$ cat config.mk
export PLATFORM = sky130hd
export DESIGN_NAME = render_top
export DESIGN_NICKNAME = d
export VERILOG_FILES = /design/src/rtl/render_pkg.sv /design/src/rtl/span_rasterizer.sv /design/src/rtl/frame_store.sv /design/src/rtl/scanout_reader.sv /design/src/rtl/render_top.sv
export VERILOG_INCLUDE_DIRS = /design/src /design/src/include
export SDC_FILE = /design/constraint.sdc
export NUM_CORES = 2
export LEC_CHECK = 0
export BUFFER_PORTS_ARGS = -buffer_cell sky130_fd_sc_hd__buf_2
export CAP_MARGIN = 20
export CELL_PAD_IN_SITES_DETAIL_PLACEMENT = 1
export CELL_PAD_IN_SITES_GLOBAL_PLACEMENT = 2
export CORE_MARGIN = 2
export CORE_UTILIZATION = 51
export DETAILED_ROUTE_END_ITERATION = 12
export PLACE_DENSITY_LB_ADDON = 0.1
export SETUP_SLACK_MARGIN = 0.02
export SYNTH_ARGS = -nofsm -noshare
export SYNTH_HDL_FRONTEND = slang
export SYNTH_HIERARCHICAL = 1
export SYNTH_SLANG_ARGS = --single-unit
$ cat constraint.sdc
create_clock -name clk_render -period 4.97 [get_ports clk_render]
set_input_delay 1.491 -clock clk_render [delete_from_list [all_inputs] [get_ports clk_render]]
set_output_delay 1.491 -clock clk_render [all_outputs]
set_load 0.02 [all_outputs]
File: config.mk
export PLATFORM = sky130hd
export DESIGN_NAME = plot_eval_top
export DESIGN_NICKNAME = d
export VERILOG_FILES = /design/src/fxp_pkg.sv /design/src/plot_pkg.sv /design/src/plot_eval_top.sv /design/src/stack_machine.sv /design/src/rpn_queue.sv /design/src/fixed_point_alu.sv
export SDC_FILE = /design/constraint.sdc
export NUM_CORES = 2
export LEC_CHECK = 0
export BUFFER_PORTS_ARGS = -buffer_cell sky130_fd_sc_hd__buf_2
export CAP_MARGIN = 0
export CORE_ASPECT_RATIO = 0.5
export CORE_MARGIN = 4
export CORE_UTILIZATION = 25
export CTS_CLUSTER_DIAMETER = 60
export DETAILED_ROUTE_END_ITERATION = 8
export GPL_ROUTABILITY_DRIVEN = 0
export PLACE_DENSITY = 0.44
export SKIP_CTS_REPAIR_TIMING = 1
export SLEW_MARGIN = 20
export SYNTH_ARGS = -nofsm -noshare
export SYNTH_HDL_FRONTEND = slang
export SYNTH_HIERARCHICAL = 1
export SYNTH_SLANG_ARGS = --single-unit
File: constraint.sdc
create_clock -name clk -period 18.7 [get_ports clk]
set_input_delay 5.61 -clock clk [delete_from_list [all_inputs] [get_ports clk]]
set_output_delay 5.61 -clock clk [all_outputs]
set_load 0.005 [all_outputs]
File: src/fxp_pkg.sv
package fxp_pkg;

    // signed Q12.8
    localparam int INT_W  = 12;
    localparam int FRAC_W = 8;
    localparam int NUM_W  = INT_W + FRAC_W;

    typedef logic signed [NUM_W-1:0] fxp_t;

    // divide by zero saturates to these
    localparam fxp_t FXP_MAX = {1'b0, {(NUM_W-1){1'b1}}};
    localparam fxp_t FXP_MIN = {1'b1, {(NUM_W-1){1'b0}}};

    localparam fxp_t FXP_ONE = fxp_t'(1 << FRAC_W);

    typedef enum logic [2:0] {
        OP_ADD = 3'd0,
        OP_SUB = 3'd1,
        OP_MUL = 3'd2,
        OP_DIV = 3'd3,
        OP_POW = 3'd4
    } alu_op_e;

    // exponent clamp for the power unit
    localparam int POW_MAX_EXP = 15;

endpackage
File: src/plot_pkg.sv
package plot_pkg;

    // active screen area
    localparam int H_PIXELS = 640;
    localparam int V_PIXELS = 480;

    localparam int X_W = 10;
    localparam int Y_W = 9;

    // pixels per plot unit
    localparam int PLOT_SCALE = 20;

    // token memory
    localparam int QUEUE_SIZE = 64;
    localparam int QIDX_W     = 6;
    localparam int QLEN_W     = 7;

    localparam int STACK_SIZE = 16;

    // msb set means operator, payload below
    localparam int TOK_W = fxp_pkg::NUM_W + 1;

    typedef logic [TOK_W-1:0] token_t;

    // operator code that pushes x
    localparam int TOK_VAR = 6;

endpackage

File: src/plot_eval_top.sv
`timescale 1ns/1ps

module plot_eval_top (
    input  logic                          clk,
    input  logic                          rst_n,
    input  logic                          tok_clear,
    input  logic                          tok_wr,
    input  plot_pkg::token_t              tok_data,
    output logic [plot_pkg::QLEN_W-1:0]   tok_count,
    input  logic                          eval_req,
    input  logic [plot_pkg::X_W-1:0]      x_in,
    output logic                          eval_ack,
    output logic [plot_pkg::Y_W-1:0]      y_out
);

    logic                          get_req;
    logic [plot_pkg::QIDX_W-1:0]   get_index;
    logic                          get_ack;
    plot_pkg::token_t              get_data;
    logic                          alu_req;
    fxp_pkg::alu_op_e              alu_op;
    fxp_pkg::fxp_t                 alu_a;
    fxp_pkg::fxp_t                 alu_b;
    logic                          alu_ack;
    fxp_pkg::fxp_t                 alu_result;

    rpn_queue i_queue (
        .clk       (clk),
        .rst_n     (rst_n),
        .tok_clear (tok_clear),
        .tok_wr    (tok_wr),
        .tok_data  (tok_data),
        .tok_count (tok_count),
        .get_req   (get_req),
        .get_index (get_index),
        .get_ack   (get_ack),
        .get_data  (get_data)
    );

    stack_machine i_machine (
        .clk        (clk),
        .rst_n      (rst_n),
        .eval_req   (eval_req),
        .x_in       (x_in),
        .eval_ack   (eval_ack),
        .y_out      (y_out),
        .tok_count  (tok_count),
        .get_req    (get_req),
        .get_index  (get_index),
        .get_ack    (get_ack),
        .get_data   (get_data),
        .alu_req    (alu_req),
        .alu_op     (alu_op),
        .alu_a      (alu_a),
        .alu_b      (alu_b),
        .alu_ack    (alu_ack),
        .alu_result (alu_result)
    );

    fixed_point_alu i_alu (
        .clk        (clk),
        .rst_n      (rst_n),
        .alu_req    (alu_req),
        .alu_op     (alu_op),
        .alu_a      (alu_a),
        .alu_b      (alu_b),
        .alu_ack    (alu_ack),
        .alu_result (alu_result)
    );

endmodule

File: src/stack_machine.sv
`timescale 1ns/1ps

module stack_machine (
    input  logic                          clk,
    input  logic                          rst_n,
    input  logic                          eval_req,
    input  logic [plot_pkg::X_W-1:0]      x_in,
    output logic                          eval_ack,
    output logic [plot_pkg::Y_W-1:0]      y_out,
    input  logic [plot_pkg::QLEN_W-1:0]   tok_count,
    output logic                          get_req,
    output logic [plot_pkg::QIDX_W-1:0]   get_index,
    input  logic                          get_ack,
    input  plot_pkg::token_t              get_data,
    output logic                          alu_req,
    output fxp_pkg::alu_op_e              alu_op,
    output fxp_pkg::fxp_t                 alu_a,
    output fxp_pkg::fxp_t                 alu_b,
    input  logic                          alu_ack,
    input  fxp_pkg::fxp_t                 alu_result
);

    localparam int SP_W = $clog2(plot_pkg::STACK_SIZE);

    typedef enum logic [3:0] {
        S_IDLE,
        S_X_DIV,
        S_X_SAVE,
        S_FETCH,
        S_GET_WAIT,
        S_GET_DROP,
        S_OP_SAVE,
        S_Y_MUL,
        S_Y_SUB,
        S_Y_SAVE,
        S_ALU_WAIT,
        S_ALU_DROP,
        S_DONE
    } state_e;

    state_e                       state;
    state_e                       ret;
    fxp_pkg::fxp_t                x_val;
    fxp_pkg::fxp_t                alu_val;
    plot_pkg::token_t             tok;
    logic [plot_pkg::QLEN_W-1:0]  tok_pos;
    fxp_pkg::fxp_t                stack [plot_pkg::STACK_SIZE];
    logic [SP_W-1:0]              sp;

    assign get_index = tok_pos[plot_pkg::QIDX_W-1:0];

    function automatic fxp_pkg::fxp_t int_to_fxp(input int v);
        return fxp_pkg::fxp_t'(v << fxp_pkg::FRAC_W);
    endfunction

    // start an ALU request, resume at next once ack has dropped
    task automatic alu_issue(input fxp_pkg::alu_op_e op,
                             input fxp_pkg::fxp_t    a,
                             input fxp_pkg::fxp_t    b,
                             input state_e           next);
        alu_op  <= op;
        alu_a   <= a;
        alu_b   <= b;
        alu_req <= 1'b1;
        ret     <= next;
        state   <= S_ALU_WAIT;
    endtask

    always_ff @(posedge clk) begin
        if (!rst_n) begin
            state    <= S_IDLE;
            eval_ack <= 1'b0;
            get_req  <= 1'b0;
            alu_req  <= 1'b0;
            tok_pos  <= '0;
            sp       <= '0;
        end else begin
            case (state)
                S_IDLE: begin
                    if (eval_req) begin
                        tok_pos <= '0;
                        sp      <= '0;
                        // x - 320 first
                        alu_issue(fxp_pkg::OP_SUB,
                                  fxp_pkg::fxp_t'({x_in, {fxp_pkg::FRAC_W{1'b0}}}),
                                  int_to_fxp(plot_pkg::H_PIXELS / 2), S_X_DIV);
                    end
                end
                S_X_DIV: begin
                    alu_issue(fxp_pkg::OP_DIV, alu_val,
                              int_to_fxp(plot_pkg::PLOT_SCALE), S_X_SAVE);
                end
                S_X_SAVE: begin
                    x_val <= alu_val;
                    state <= S_FETCH;
                end
                S_FETCH: begin
                    if (tok_pos >= tok_count) begin
                        state <= S_Y_MUL;
                    end else begin
                        get_req <= 1'b1;
                        state   <= S_GET_WAIT;
                    end
                end
                S_GET_WAIT: begin
                    if (get_ack) begin
                        tok     <= get_data;
                        get_req <= 1'b0;
                        tok_pos <= tok_pos + 1'b1;
                        state   <= S_GET_DROP;
                    end
                end
                S_GET_DROP: begin
                    // decode once the queue has released the port
                    if (!get_ack) begin
                        if (!tok[plot_pkg::TOK_W-1]) begin
                            stack[sp] <= fxp_pkg::fxp_t'(tok[fxp_pkg::NUM_W-1:0]);
                            sp        <= sp + 1'b1;
                            state     <= S_FETCH;
                        end else if (tok[2:0] == 3'(plot_pkg::TOK_VAR)) begin
                            stack[sp] <= x_val;
                            sp        <= sp + 1'b1;
                            state     <= S_FETCH;
                        end else begin
                            alu_issue(fxp_pkg::alu_op_e'(tok[2:0]), stack[sp - 2'd2],
                                      stack[sp - 1'b1], S_OP_SAVE);
                        end
                    end
                end
                S_OP_SAVE: begin
                    stack[sp - 2'd2] <= alu_val;
                    sp               <= sp - 1'b1;
                    state            <= S_FETCH;
                end
                S_Y_MUL: begin
                    alu_issue(fxp_pkg::OP_MUL, stack[0],
                              int_to_fxp(plot_pkg::PLOT_SCALE), S_Y_SUB);
                end
                S_Y_SUB: begin
                    alu_issue(fxp_pkg::OP_SUB, int_to_fxp(plot_pkg::V_PIXELS / 2),
                              alu_val, S_Y_SAVE);
                end
                S_Y_SAVE: begin
                    y_out    <= alu_val[fxp_pkg::FRAC_W +: plot_pkg::Y_W];
                    eval_ack <= 1'b1;
                    state    <= S_DONE;
                end
                S_ALU_WAIT: begin
                    if (alu_ack) begin
                        alu_val <= alu_result;
                        alu_req <= 1'b0;
                        state   <= S_ALU_DROP;
                    end
                end
                S_ALU_DROP: begin
                    if (!alu_ack) begin
                        state <= ret;
                    end
                end
                S_DONE: begin
                    if (!eval_req) begin
                        eval_ack <= 1'b0;
                        state    <= S_IDLE;
                    end
                end
                default: state <= S_IDLE;
            endcase
        end
    end

endmodule

File: src/rpn_queue.sv
`timescale 1ns/1ps

module rpn_queue (
    input  logic                          clk,
    input  logic                          rst_n,
    input  logic                          tok_clear,
    input  logic                          tok_wr,
    input  plot_pkg::token_t              tok_data,
    output logic [plot_pkg::QLEN_W-1:0]   tok_count,
    input  logic                          get_req,
    input  logic [plot_pkg::QIDX_W-1:0]   get_index,
    output logic                          get_ack,
    output plot_pkg::token_t              get_data
);

    plot_pkg::token_t mem [plot_pkg::QUEUE_SIZE];
    logic             wr_ok;

    // writes to a full queue are dropped
    assign wr_ok = tok_wr && !tok_clear && (tok_count < plot_pkg::QUEUE_SIZE);

    always_ff @(posedge clk) begin
        if (!rst_n) begin
            tok_count <= '0;
        end else if (tok_clear) begin
            tok_count <= '0;
        end else if (wr_ok) begin
            tok_count <= tok_count + 1'b1;
        end
    end

    always_ff @(posedge clk) begin
        if (wr_ok) begin
            mem[tok_count[plot_pkg::QIDX_W-1:0]] <= tok_data;
        end
    end

    // read port, token held until the request drops
    always_ff @(posedge clk) begin
        if (!rst_n) begin
            get_ack <= 1'b0;
        end else if (get_req && !get_ack) begin
            get_ack <= 1'b1;
        end else if (!get_req) begin
            get_ack <= 1'b0;
        end
    end

    always_ff @(posedge clk) begin
        if (get_req && !get_ack) begin
            get_data <= mem[get_index];
        end
    end

endmodule

File: src/fixed_point_alu.sv
`timescale 1ns/1ps

module fixed_point_alu (
    input  logic             clk,
    input  logic             rst_n,
    input  logic             alu_req,
    input  fxp_pkg::alu_op_e alu_op,
    input  fxp_pkg::fxp_t    alu_a,
    input  fxp_pkg::fxp_t    alu_b,
    output logic             alu_ack,
    output fxp_pkg::fxp_t    alu_result
);

    // dividend is |a| shifted up by the fraction width
    localparam int DIV_BITS = fxp_pkg::NUM_W + fxp_pkg::FRAC_W;
    localparam int ACC_W    = fxp_pkg::NUM_W + 1 + DIV_BITS;

    typedef enum logic [1:0] {
        S_IDLE,
        S_CALC,
        S_HOLD
    } state_e;

    state_e                              state;
    fxp_pkg::alu_op_e                    op_q;
    fxp_pkg::fxp_t                       base;
    logic [4:0]                          cnt;
    logic [ACC_W-1:0]                    div_acc;
    logic [ACC_W-1:0]                    div_once;
    logic [ACC_W-1:0]                    div_next;
    logic [fxp_pkg::NUM_W-1:0]           div_dvs;
    logic [fxp_pkg::NUM_W-1:0]           div_q;
    logic                                div_neg;
    logic [fxp_pkg::NUM_W-1:0]           mag_a;
    logic [fxp_pkg::NUM_W-1:0]           mag_b;
    fxp_pkg::fxp_t                       mul_x;
    fxp_pkg::fxp_t                       mul_y;
    fxp_pkg::fxp_t                       mul_res;
    logic signed [2*fxp_pkg::NUM_W-1:0]  product;
    fxp_pkg::fxp_t                       pow_int;
    logic [4:0]                          pow_n;

    // one restoring shift-subtract step
    function automatic logic [ACC_W-1:0] div_step(input logic [ACC_W-1:0]          acc_in,
                                                  input logic [fxp_pkg::NUM_W-1:0] dvs);
        logic [ACC_W-1:0]          acc;
        logic [fxp_pkg::NUM_W:0]   rem;
        acc = acc_in << 1;
        rem = acc[ACC_W-1:DIV_BITS];
        if (rem >= {1'b0, dvs}) begin
            acc[ACC_W-1:DIV_BITS] = rem - {1'b0, dvs};
            acc[0]                = 1'b1;
        end
        return acc;
    endfunction

    // shared multiplier, power loop reuses it on the running result
    assign mul_x   = (state == S_CALC) ? alu_result : alu_a;
    assign mul_y   = (state == S_CALC) ? base : alu_b;
    assign product = mul_x * mul_y;
    assign mul_res = product[fxp_pkg::FRAC_W +: fxp_pkg::NUM_W];

    assign mag_a = alu_a[fxp_pkg::NUM_W-1] ? -alu_a : alu_a;
    assign mag_b = alu_b[fxp_pkg::NUM_W-1] ? -alu_b : alu_b;

    // first FRAC_W cycles retire two quotient bits each
    assign div_once = div_step(div_acc, div_dvs);
    assign div_next = (cnt < fxp_pkg::FRAC_W) ? div_step(div_once, div_dvs) : div_once;
    assign div_q    = div_next[fxp_pkg::NUM_W-1:0];

    // floor of b, clamped
    assign pow_int = alu_b >>> fxp_pkg::FRAC_W;

    always_comb begin
        if (pow_int <= 0) begin
            pow_n = '0;
        end else if (pow_int > fxp_pkg::POW_MAX_EXP) begin
            pow_n = 5'(fxp_pkg::POW_MAX_EXP);
        end else begin
            pow_n = pow_int[4:0];
        end
    end

    always_ff @(posedge clk) begin
        if (!rst_n) begin
            state   <= S_IDLE;
            alu_ack <= 1'b0;
        end else begin
            case (state)
                S_IDLE: begin
                    if (alu_req) begin
                        op_q  <= alu_op;
                        base  <= alu_a;
                        cnt   <= '0;
                        state <= S_HOLD;
                        alu_ack <= 1'b1;
                        case (alu_op)
                            fxp_pkg::OP_ADD: alu_result <= alu_a + alu_b;
                            fxp_pkg::OP_SUB: alu_result <= alu_a - alu_b;
                            fxp_pkg::OP_MUL: alu_result <= mul_res;
                            fxp_pkg::OP_DIV: begin
                                if (alu_b == '0) begin
                                    alu_result <= alu_a[fxp_pkg::NUM_W-1] ?
                                                  fxp_pkg::FXP_MIN : fxp_pkg::FXP_MAX;
                                end else begin
                                    div_acc <= {{(fxp_pkg::NUM_W+1){1'b0}}, mag_a,
                                                {fxp_pkg::FRAC_W{1'b0}}};
                                    div_dvs <= mag_b;
                                    div_neg <= alu_a[fxp_pkg::NUM_W-1] ^
                                               alu_b[fxp_pkg::NUM_W-1];
                                    state   <= S_CALC;
                                    alu_ack <= 1'b0;
                                end
                            end
                            fxp_pkg::OP_POW: begin
                                if (pow_n == '0) begin
                                    alu_result <= fxp_pkg::FXP_ONE;
                                end else begin
                                    alu_result <= alu_a;
                                    cnt        <= pow_n - 5'd1;
                                    if (pow_n != 5'd1) begin
                                        state   <= S_CALC;
                                        alu_ack <= 1'b0;
                                    end
                                end
                            end
                            default: alu_result <= '0;
                        endcase
                    end
                end
                S_CALC: begin
                    if (op_q == fxp_pkg::OP_DIV) begin
                        div_acc <= div_next;
                        cnt     <= cnt + 5'd1;
                        if (cnt == 5'(fxp_pkg::NUM_W - 1)) begin
                            alu_result <= div_neg ? -div_q : div_q;
                            alu_ack    <= 1'b1;
                            state      <= S_HOLD;
                        end
                    end else begin
                        alu_result <= mul_res;
                        cnt        <= cnt - 5'd1;
                        if (cnt == 5'd1) begin
                            alu_ack <= 1'b1;
                            state   <= S_HOLD;
                        end
                    end
                end
                S_HOLD: begin
                    if (!alu_req) begin
                        alu_ack <= 1'b0;
                        state   <= S_IDLE;
                    end
                end
                default: state <= S_IDLE;
            endcase
        end
    end

endmodule

==> results.json <==
{
  "hpwl_um": 185700,
  "ys_ff_latch": 1948,
  "setup_violations": 0,
  "placed_area_um2": 102600,
  "route.detailed.drc": 0,
  "syn_nets": 6745,
  "layout-drive-gt1-share": 0.1872,
  "num_vias": 54767,
  "cts_buffer_depth": 4,
  "overflow": 0,
  "wirelength_um": 293700,
  "hold_class": "reg -> reg",
  "fp.coreArea_um2": 380400,
  "end_kind": "register",
  "finalCritPeriodShare": 0.4865,
  "arrival_ps": 9650,
  "wl_per_cell_um": 25.15,
  "drt_iter0_markers": 4859,
  "die_w_um": 882.5,
  "dominantRegCellSynth": "edfxtp_1",
  "outcome": "finished clean",
  "final_nets": 6902,
  "drt_first_pass_iters": 5,
  "area_growth_pct": 14.03,
  "num_rows": 160,
  "clkSlewWorstSetupHoldPaths_ps": 70,
  "yosysMostFrequentCell": "edfxtp_1",
  "cts-root-buf": "clkbuf_16",
  "yosysTopAreaCellShare": 0.6028,
  "path_max_fanout": 41,
  "relSlewSlack": 0.2531,
  "drv_slew": 0,
  "ys_seq_area_frac": 0.6088,
  "grt_max_degree": 102,
  "maxCapViolCount": 0,
  "critPathLaunchType": "register",
  "worst_pin_slew_ps": 1118,
  "antenna_found_initial": 20,
  "fin_setup_tns_ps": 0,
  "grt_setup_unrepaired": "no",
  "ys_types": 100,
  "antenna_left": 0,
  "synth-edff-count": 1919,
  "grt_pass1_wl_um": 420300,
  "worstPathRequired_ps": 19250,
  "pin_count": 53,
  "via_per_inst": 4.691,
  "numClockSinks": 1948,
  "async_flop_share": 0,
  "timing.fmax_mhz": 109.9,
  "finClkSkew_ps": 94.67,
  "cpMostUsedCell": "fa_1",
  "final_util": 0.2866,
  "cp_slowest_cell": "buf_4",
  "port_buffers": 52,
  "die-area_um2": 393000,
  "finalHoldViolations": 0,
  "fin_crit_ps": 9098,
  "ys.warnings.count": 6,
  "syn-instance-count": 6252,
  "start_util": 0.2513,
  "insertion_delay_ps": 880,
  "grt_pass1_vias": 55718,
  "grtUsageTotal": 0.1462,
  "cts_tree": "yes",
  "htreeDepth": 4,
  "synth_top_cell_by_area": "edfxtp_1",
  "max_stage_delay_ps": 620,
  "finish.instance_area_um2": 109000,
  "synth.avg_cell_area_um2": 15.29,
  "cts_buffers": 205,
  "critPathKind": "reg -> reg",
  "holdWs_ps": 410.4,
  "yosys-top-cells-count": "edfxtp_1, nand2_1, inv_1, nor2_1, mux4_2",
  "syn-cell-area_um2": 95600,
  "die_y_um": 445.3,
  "synthTopCellsByArea": "edfxtp_1, mux4_2, fa_1"
}
## final cells by class
type	count	area [um^2]
clock inverters	116	1015
multi-input cells	3507	34230
flip-flops and latches	1948	58230
clock buffers	248	5344
repair buffers	292	2091
fillers	38214	271300
well taps	5103	6385
inverters	455	1709
diodes	6	15.01
## cell usage in the layout, fill, tap and decap left out, types with 22 or more instances in the layout
cell,instances
inv_1,453
or2_2,41
nor2_1,371
mux2_2,66
clkbuf_1,40
xor2_1,57
nor3_1,42
nor2_2,77
fa_1,281
nor2b_1,28
mux4_2,389
buf_2,52
o22ai_1,27
mux2i_1,333
clkinv_2,34
a22oi_1,45
edfxtp_1,1919
a21oi_1,126
nand3_1,62
o21ai_1,35
a221oi_1,72
nand2_1,455
nand4_1,22
o21ai_0,135
ha_1,174
clkinv_1,42
a211oi_1,48
buf_4,237
dfxtp_1,22
a21o_1,41
and3_1,26
clkbuf_16,207
xnor2_1,119
a31oi_1,24
nand2b_1,34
= = = =
Work instructions — Write down exactly the line with "a21oi_1,126", then each line after it through the end of the data.

Exercise answer —
a21oi_1,126
nand3_1,62
o21ai_1,35
a221oi_1,72
nand2_1,455
nand4_1,22
o21ai_0,135
ha_1,174
clkinv_1,42
a211oi_1,48
buf_4,237
dfxtp_1,22
a21o_1,41
and3_1,26
clkbuf_16,207
xnor2_1,119
a31oi_1,24
nand2b_1,34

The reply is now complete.